Fe3+ complexes in aqueous solution can exist as discrete mononuclear species or multinuclear magnetically coupled species. Stimuli‐driven change to Fe3+ speciation represents a powerful mechanistic basis for magnetic resonance sensor technology, but ligand design strategies to exert precision control of aqueous Fe3+ magnetostructural properties are entirely underexplored. In pursuit of this objective, we rationally designed a ligand to strongly favor a dinuclear μ‐oxo‐bridged and antiferromagnetically coupled complex, but which undergoes carboxylesterase mediated transformation to a mononuclear high‐spin Fe3+ chelate resulting in substantial T1‐relaxivity increase.

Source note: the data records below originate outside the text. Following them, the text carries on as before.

## job 753
// sdram_controller
module sdram_controller (
    wr_addr,
    wr_data,
    wr_enable,
    rd_addr,
    rd_data,
    rd_ready,
    rd_enable,
    busy, rst_n, clk,
    addr, bank_addr, data_in, data_out, data_oe, clock_enable, cs_n, ras_n, cas_n, we_n,
    data_mask_low, data_mask_high
);
export LEC_CHECK = 0
export ABC_AREA = 1
export CAP_MARGIN = 0
export CELL_PAD_IN_SITES_DETAIL_PLACEMENT = 0
export CORE_ASPECT_RATIO = 1.65
export CORE_MARGIN = 2
export CORE_UTILIZATION = 72
export CTS_CLUSTER_DIAMETER = 29
export CTS_CLUSTER_SIZE = 14
export GPL_ROUTABILITY_DRIVEN = 0
export GPL_TIMING_DRIVEN = 1
export HOLD_SLACK_MARGIN = 0.05
export MAX_ROUTING_LAYER = met5
export MIN_ROUTING_LAYER = met1
export PLACE_DENSITY_LB_ADDON = 0.16
export SETUP_SLACK_MARGIN = 0.42
export SLEW_MARGIN = 10
export TNS_END_PERCENT = 100
create_clock -name core_clock -period 1.42 [get_ports {clk}]
run.sh (not shown) runs the stock make flow with config.mk's settings and CLKGATE_MAP_FILE=.
As the logs show, job 753 stopped at global placement (3_3_place_gp) after a tool error, so it never reached the end of the flow.
Setup changes, job 753 to job 8979
- CTS_CLUSTER_SIZE: 14 -> 37
- SETUP_SLACK_MARGIN: 0.42 -> 0.01
- HOLD_SLACK_MARGIN: 0.05 -> 0.29
- GPL_ROUTABILITY_DRIVEN: 0 -> unset
- CTS_CLUSTER_DIAMETER: 29 -> unset
- CORE_ASPECT_RATIO: 1.65 -> 1.34
- SLEW_MARGIN: 10 -> 30
- ABC_AREA: 1 -> unset
- CORE_UTILIZATION: 72 -> 67
- CAP_MARGIN: 0 -> 20
- TNS_END_PERCENT: 100 -> 60
- PLACE_DENSITY_LB_ADDON: 0.16 -> unset
- the clock period (ns, I/O delays scaled along): 1.42 -> 2.8
[summary]
- Job 8979: aborted in global routing (5_1_grt) (tool error)
- Share of cell area taken by muxes after synthesis in job 8979 is 13 points higher than in job 753
- Compared with job 753, in job 8979 area share of xor/xnor cells in the synthesized design rose by 1.7 points; area after synthesis saw an increase; mean area per synthesized cell climbed 1.5 um2.
- Simple logic cell fraction of the synthesized area in job 8979 is 10 points lower than in job 753
- Diff job 753 -> job 8979 | yosys-reported design area after synthesis | up slightly
What job 4995 does differently from job 8979 at the input level:
- CTS_CLUSTER_SIZE no longer set, was 37
- CORE_ASPECT_RATIO now 1.65, was 1.34
- HOLD_SLACK_MARGIN now 0.05, was 0.29
--- outcome ---
Job 4995 ran in full, but the layout does not pass; the checks complain about setup timing. Area inside the core boundary: job 4995 > job 8979. Diff job 8979 -> job 4995: buffer count from post-CTS setup fixing now smaller, quantity of gates resized following cts decreased 5, synthesized chip area reported by yosys essentially unchanged. Between job 4995 and job 8979, initial standard-cell utilization of the core is lower for job 4995, job 8979 comes in above that. Between job 4995 and job 8979, the die footprint figures differ only marginally. Re y dimension of the die: job 8979 was lower than job 4995. Job 4995 vs. job 8979: worst setup timing slack at the placement stage shows an increase of 0.064 ns; xor/xnor share of the synthesized area shows no meaningful change; synthesized cell count shows no meaningful change.
Here is what was changed in the inputs of job 4274 compared with job 4995.
- setting CTS_CLUSTER_SIZE to 37 for the first time
- changing CORE_ASPECT_RATIO from 1.65 to 1.36
- changing CORE_UTILIZATION from 67 to 68
--- outcome ---
Changes observed in job 4274 relative to job 4995: die area shrank by about 1.6%, final estimated routing congestion in global placement went down 1.3%, post-synthesis share of cell area spent on full adders, half adders and majority gates closely matched the old numbers, floorplan die height now sits lower. Job 4274: it failed with a tool error in global routing (5_1_grt), so there are no final results.
Edits applied to the flow inputs when going from job 4274 to job 8585:
- SLEW_MARGIN now 10, was 30
- CORE_UTILIZATION now 72, was 68
- CTS_CLUSTER_DIAMETER now 90, previously not set
- SETUP_SLACK_MARGIN now 0.15, was 0.01
- CORE_ASPECT_RATIO now 1.65, was 1.36
- the clock period (ns, I/O delays scaled along) now 2.81, was 2.8
## What came out
Between job 4274 and job 8585, the die span in y is higher for job 8585.
Comparing job 4274 against job 8585, there is no change at all in mux cell area share after synthesis.
Number of standard cells after synthesis came out exactly the same in job 4274 and job 8585.
For the effective utilization at floorplan, job 8585 came in 5.3 points higher than job 4274 did.
Flow for job 8585 halted at global placement (3_3_place_gp), error code GPL-0301.
The flow ended early for job 4274: it failed with a tool error in global routing (5_1_grt).
The row count in job 4274 is 0.943 times that in job 8585.
Reported for job 4274 and job 8585, synthesized area turned out identical to the last digit.
Job 8585 ends up with a area of the die that is about 5% lower than in job 4274.
Inputs modified between job 8585 and job 1861:
- CTS_CLUSTER_SIZE now 29, was 37
- PLACE_DENSITY_LB_ADDON now 0.27, previously not set
- HOLD_SLACK_MARGIN no longer set, was 0.05
- SLEW_MARGIN now 20, was 10
- MAX_ROUTING_LAYER no longer set, was met5
- SETUP_SLACK_MARGIN no longer set, was 0.15
- MIN_ROUTING_LAYER no longer set, was met1
- CTS_CLUSTER_DIAMETER no longer set, was 90
- CELL_PAD_IN_SITES_DETAIL_PLACEMENT no longer set, was 0
- GPL_TIMING_DRIVEN no longer set, was 1
- CORE_ASPECT_RATIO no longer set, was 1.65
- TNS_END_PERCENT no longer set, was 60
- the clock period (ns, I/O delays scaled along) now 3.16, was 2.81
==> results <==
The post-synthesis sequential element count was comparable across job 1861 and job 8585. Status: job 1861 FAILED at global placement (3_3_place_gp) (tool error). Number of cell rows is higher on job 8585. Total die size delta (job 1861 -> job 8585): insignificant.


run A:
The RTL this note starts from:
==> flow/design.v <==
module sdram_controller (
    wr_addr,
    wr_data,
    wr_enable,
    rd_addr,
    rd_data,
    rd_ready,
    rd_enable,
    busy, rst_n, clk,
    addr, bank_addr, data_in, data_out, data_oe, clock_enable, cs_n, ras_n, cas_n, we_n,
    data_mask_low, data_mask_high
);
parameter ROW_WIDTH = 13;
parameter COL_WIDTH = 9;
parameter BANK_WIDTH = 2;
parameter SDRADDR_WIDTH = ROW_WIDTH > COL_WIDTH ? ROW_WIDTH : COL_WIDTH;
parameter HADDR_WIDTH = BANK_WIDTH + ROW_WIDTH + COL_WIDTH;
parameter CLK_FREQUENCY = 133;   
parameter REFRESH_TIME =  32;    
parameter REFRESH_COUNT = 8192;  
localparam CYCLES_BETWEEN_REFRESH = ( CLK_FREQUENCY
                                      * 1_000
                                      * REFRESH_TIME
                                    ) / REFRESH_COUNT;
localparam IDLE      = 5'b00000;
localparam INIT_NOP1 = 5'b01000,
           INIT_PRE1 = 5'b01001,
           INIT_NOP1_1=5'b00101,
           INIT_REF1 = 5'b01010,
           INIT_NOP2 = 5'b01011,
           INIT_REF2 = 5'b01100,
           INIT_NOP3 = 5'b01101,
           INIT_LOAD = 5'b01110,
           INIT_NOP4 = 5'b01111;
localparam REF_PRE  =  5'b00001,
           REF_NOP1 =  5'b00010,
           REF_REF  =  5'b00011,
           REF_NOP2 =  5'b00100;
localparam READ_ACT  = 5'b10000,
           READ_NOP1 = 5'b10001,
           READ_CAS  = 5'b10010,
           READ_NOP2 = 5'b10011,
           READ_READ = 5'b10100;
localparam WRIT_ACT  = 5'b11000,
           WRIT_NOP1 = 5'b11001,
           WRIT_CAS  = 5'b11010,
           WRIT_NOP2 = 5'b11011;
localparam CMD_PALL = 8'b10010001,
           CMD_REF  = 8'b10001000,
           CMD_NOP  = 8'b10111000,
           CMD_MRS  = 8'b10000000,
           CMD_BACT = 8'b10011000,
           CMD_READ = 8'b10101001,
           CMD_WRIT = 8'b10100001;
input  [HADDR_WIDTH-1:0]   wr_addr;
input  [15:0]              wr_data;
input                      wr_enable;
input  [HADDR_WIDTH-1:0]   rd_addr;
output [15:0]              rd_data;
input                      rd_enable;
output                     rd_ready;
output                     busy;
input                      rst_n;
input                      clk;
output [SDRADDR_WIDTH-1:0] addr;
output [BANK_WIDTH-1:0]    bank_addr;
input  [15:0]              data_in;
output [15:0]              data_out;
output                     data_oe;
output                     clock_enable;
output                     cs_n;
output                     ras_n;
output                     cas_n;
output                     we_n;
output                     data_mask_low;
output                     data_mask_high;
reg  [HADDR_WIDTH-1:0]   haddr_r;
reg  [15:0]              wr_data_r;
reg  [15:0]              rd_data_r;
reg                      busy;
reg                      data_mask_low_r;
reg                      data_mask_high_r;
reg [SDRADDR_WIDTH-1:0]  addr_r;
reg [BANK_WIDTH-1:0]     bank_addr_r;
reg                      rd_ready_r;
wire                     data_mask_low, data_mask_high;
assign data_mask_high = data_mask_high_r;
assign data_mask_low  = data_mask_low_r;
assign rd_data        = rd_data_r;
reg [3:0] state_cnt;
reg [9:0] refresh_cnt;
reg [7:0] command;
reg [4:0] state;
reg [7:0] command_nxt;
reg [3:0] state_cnt_nxt;
reg [4:0] next;
assign {clock_enable, cs_n, ras_n, cas_n, we_n} = command[7:3];
assign bank_addr      = (state[4]) ? bank_addr_r : command[2:1];
assign addr           = (state[4] | state == INIT_LOAD) ? addr_r : { {SDRADDR_WIDTH-11{1'b0}}, command[0], 10'd0 };
assign data_out = wr_data_r;
assign data_oe  = (state == WRIT_CAS);
assign rd_ready = rd_ready_r;
always @ (posedge clk)
  if (~rst_n)
    begin
    state <= INIT_NOP1;
    command <= CMD_NOP;
    state_cnt <= 4'hf;
    haddr_r <= {HADDR_WIDTH{1'b0}};
    wr_data_r <= 16'b0;
    rd_data_r <= 16'b0;
    busy <= 1'b0;
    end
  else
    begin
    state <= next;
    command <= command_nxt;
    if (!state_cnt)
      state_cnt <= state_cnt_nxt;
    else
      state_cnt <= state_cnt - 1'b1;
    if (wr_enable)
      wr_data_r <= wr_data;
    if (state == READ_READ)
      begin
      rd_data_r <= data_in;
      rd_ready_r <= 1'b1;
      end
    else
      rd_ready_r <= 1'b0;
    busy <= state[4];
    if (rd_enable)
      haddr_r <= rd_addr;
    else if (wr_enable)
      haddr_r <= wr_addr;
    end
always @ (posedge clk)
 if (~rst_n)
   refresh_cnt <= 10'b0;
 else
   if (state == REF_NOP2)
     refresh_cnt <= 10'b0;
   else
     refresh_cnt <= refresh_cnt + 1'b1;
always @*
begin
    if (state[4])
      {data_mask_low_r, data_mask_high_r} = 2'b00;
    else
      {data_mask_low_r, data_mask_high_r} = 2'b11;
   bank_addr_r = 2'b00;
   addr_r = {SDRADDR_WIDTH{1'b0}};
   if (state == READ_ACT | state == WRIT_ACT)
     begin
     bank_addr_r = haddr_r[HADDR_WIDTH-1:HADDR_WIDTH-(BANK_WIDTH)];
     addr_r = haddr_r[HADDR_WIDTH-(BANK_WIDTH+1):HADDR_WIDTH-(BANK_WIDTH+ROW_WIDTH)];
     end
   else if (state == READ_CAS | state == WRIT_CAS)
     begin
     bank_addr_r = haddr_r[HADDR_WIDTH-1:HADDR_WIDTH-(BANK_WIDTH)];
     addr_r = {
               {SDRADDR_WIDTH-(11){1'b0}},
               1'b1,                        
               {10-COL_WIDTH{1'b0}},
               haddr_r[COL_WIDTH-1:0]
              };
     end
   else if (state == INIT_LOAD)
     begin
     addr_r = {{SDRADDR_WIDTH-10{1'b0}}, 10'b1000110000};
     end
end
always @*
begin
   state_cnt_nxt = 4'd0;
   command_nxt = CMD_NOP;
   if (state == IDLE)
        if (refresh_cnt >= CYCLES_BETWEEN_REFRESH)
          begin
          next = REF_PRE;
          command_nxt = CMD_PALL;
          end
        else if (rd_enable)
          begin
          next = READ_ACT;
          command_nxt = CMD_BACT;
          end
        else if (wr_enable)
          begin
          next = WRIT_ACT;
          command_nxt = CMD_BACT;
          end
        else
          begin
          next = IDLE;
          end
    else
      if (!state_cnt)
        case (state)
          INIT_NOP1:
            begin
            next = INIT_PRE1;
            command_nxt = CMD_PALL;
            end
          INIT_PRE1:
            begin
            next = INIT_NOP1_1;
            end
          INIT_NOP1_1:
            begin
            next = INIT_REF1;
            command_nxt = CMD_REF;
            end
          INIT_REF1:
            begin
            next = INIT_NOP2;
            state_cnt_nxt = 4'd7;
            end
          INIT_NOP2:
            begin
            next = INIT_REF2;
            command_nxt = CMD_REF;
            end
          INIT_REF2:
            begin
            next = INIT_NOP3;
            state_cnt_nxt = 4'd7;
            end
          INIT_NOP3:
            begin
            next = INIT_LOAD;
            command_nxt = CMD_MRS;
            end
          INIT_LOAD:
            begin
            next = INIT_NOP4;
            state_cnt_nxt = 4'd1;
            end
          REF_PRE:
            begin
            next = REF_NOP1;
            end
          REF_NOP1:
            begin
            next = REF_REF;
            command_nxt = CMD_REF;
            end
          REF_REF:
            begin
            next = REF_NOP2;
            state_cnt_nxt = 4'd7;
            end
          WRIT_ACT:
            begin
            next = WRIT_NOP1;
            state_cnt_nxt = 4'd1;
            end
          WRIT_NOP1:
            begin
            next = WRIT_CAS;
            command_nxt = CMD_WRIT;
            end
          WRIT_CAS:
            begin
            next = WRIT_NOP2;
            state_cnt_nxt = 4'd1;
            end
          READ_ACT:
            begin
            next = READ_NOP1;
            state_cnt_nxt = 4'd1;
            end
          READ_NOP1:
            begin
            next = READ_CAS;
            command_nxt = CMD_READ;
            end
          READ_CAS:
            begin
            next = READ_NOP2;
            state_cnt_nxt = 4'd1;
            end
          READ_NOP2:
            begin
            next = READ_READ;
            end
          default:
            begin
            next = IDLE;
            end
          endcase
      else
        begin
        next = state;
        command_nxt = command;
        end
end
endmodule
clock: 2.37 ns
lec_check: 0
cap_margin: 0
core_margin: 2
core_utilization: 64
cts_cluster_diameter: 81
cts_cluster_size: 29
place_density: 0.92
slew_margin: 20
Run A did not finish; a tool error ended it in clock tree synthesis (4_1_cts).
Input-level comparison between run B and run A:
Settings: removing CTS_CLUSTER_DIAMETER (formerly 81); setting CORE_ASPECT_RATIO to 1.99 for the first time; removing CTS_CLUSTER_SIZE (formerly 29); changing CORE_UTILIZATION from 64 to 67; changing CAP_MARGIN from 0 to 20; changing PLACE_DENSITY from 0.92 to 0.6; changing the clock period (ns, I/O delays scaled along) from 2.37 to 7.5.
## What came out
The final layout from run B, which completed every stage, passed the timing, design-rule and antenna checks at the end of the flow.
On setup slack at placement, run A loses to run B.
Re die width: run A was higher than run B.
Re placed instance count: run A and run B aren't equal, and the higher value belongs to run A.
diff inputs: run B => run C
Settings: CORE_UTILIZATION changed from 67 to 40; GPL_ROUTABILITY_DRIVEN newly set to 0; CORE_ASPECT_RATIO removed (was 1.99); PLACE_DENSITY changed from 0.6 to 0.56; MAX_ROUTING_LAYER newly set to met4.
[summary]
- ~same later-pin clock latency in the skew report in run C and run B
- Of the two values seen for critical path launch point, rst_n was produced by run B and state[4] by run C.
- Taking run B over run C, the length of routed met3 wiring ratio works out to 2.6.
- Against run B, run C reports a clock tree buffer count of the final layout that is lower.
- NOTE die area run B->run C increased by more than half
- Measured against run C, the total number of tap cells of run B comes out at 0.62 times the reference value.
- Against run B as the reference, run C delivers a higher final non-filler cell area.
- The higher worst endpoint data arrival time of run C and run B is in run B.
- Net switching component of the power was lower in run C than in run B.
- Relative to run B, the initial cell density of the core of run C is lower by 29 points.
- Comparing run C with run B, the data-path buffer share of cell area in the final layout came out essentially unchanged.
- Higher power density relative to cell area goes to run B over run C.
[inputs] run D vs run C
Settings: CORE_UTILIZATION changed from 40 to 57; GPL_ROUTABILITY_DRIVEN removed (was 0); MAX_ROUTING_LAYER removed (was met4); PLACE_DENSITY changed from 0.56 to 0.6; CTS_CLUSTER_SIZE newly set to 99; the clock period (ns, I/O delays scaled along) changed from 7.5 to 3.03.
--- outcome ---
- Compared with run C, run D is hungrier on power.
- Run D vs run C — routed wire length rose about 1%.
- Looking at per-cell via count in the routed design, run D sits about 10% above run C.
- Compared with run C, in run D global-route usage climbed 7.9 points; post-layout instance area neither gained nor lost much; total area of multi-input combinational cells held steady; worst clock skew held.
- Taking run C over run D, the met3 wire length ratio works out to 0.819.
- Re aggregate global routing overflow: no difference whatsoever between run D and run C.
- Re part of the power in combinational logic: run C was lower than run D.
- Proportion of total power due to net switching in run D is 1.8 points above run C.
### run D -> run E
Settings: CTS_CLUSTER_SIZE no longer set, was 99; SETUP_SLACK_MARGIN now 0.25, previously not set; CORE_UTILIZATION now 40, was 57; the clock period (ns, I/O delays scaled along) now 4.09, was 3.03.
--- outcome ---
Looking at the reports, run E completed the entire flow and the layout it produced met the timing, design-rule and antenna checks. Non-clock buffer total of the final layout, run E vs run D: down by a few percent. Cmp run E vs run D: clock buffer count higher in run E. Summary: detailed router's first-iteration violation count, run E better than run D.
Here is what was changed in the inputs of run F compared with run E.
Settings: SETUP_SLACK_MARGIN: 0.25 -> unset; the clock period (ns, I/O delays scaled along): 4.09 -> 7.5.
Findings:
- On number of antenna violations at the first check in global routing, run F and run E are basically level.
- Run F ended up with a higher sequential cell area share than run E did.
- [run F] setup slack rose 2640 ps relative to run E
Power figures rest on the tool's default switching activity, not on a simulated workload.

The data communicated demonstrate proof of concept for a novel and effective strategy to exert biochemical control over aqueous Fe3+ magnetic, structural, and relaxometric properties. We introduce a first‐in‐class stimuli responsive Fe3+ complex that is switched between discrete antiferromagnetically coupled and high‐spin paramagnetic species through the action of a carboxylesterase enzyme. We also demonstrate how enzyme‐mediated switching of Fe3+ magnetic properties offers a mechanistic foundation for new bioresponsive magnetic resonance sensor technology.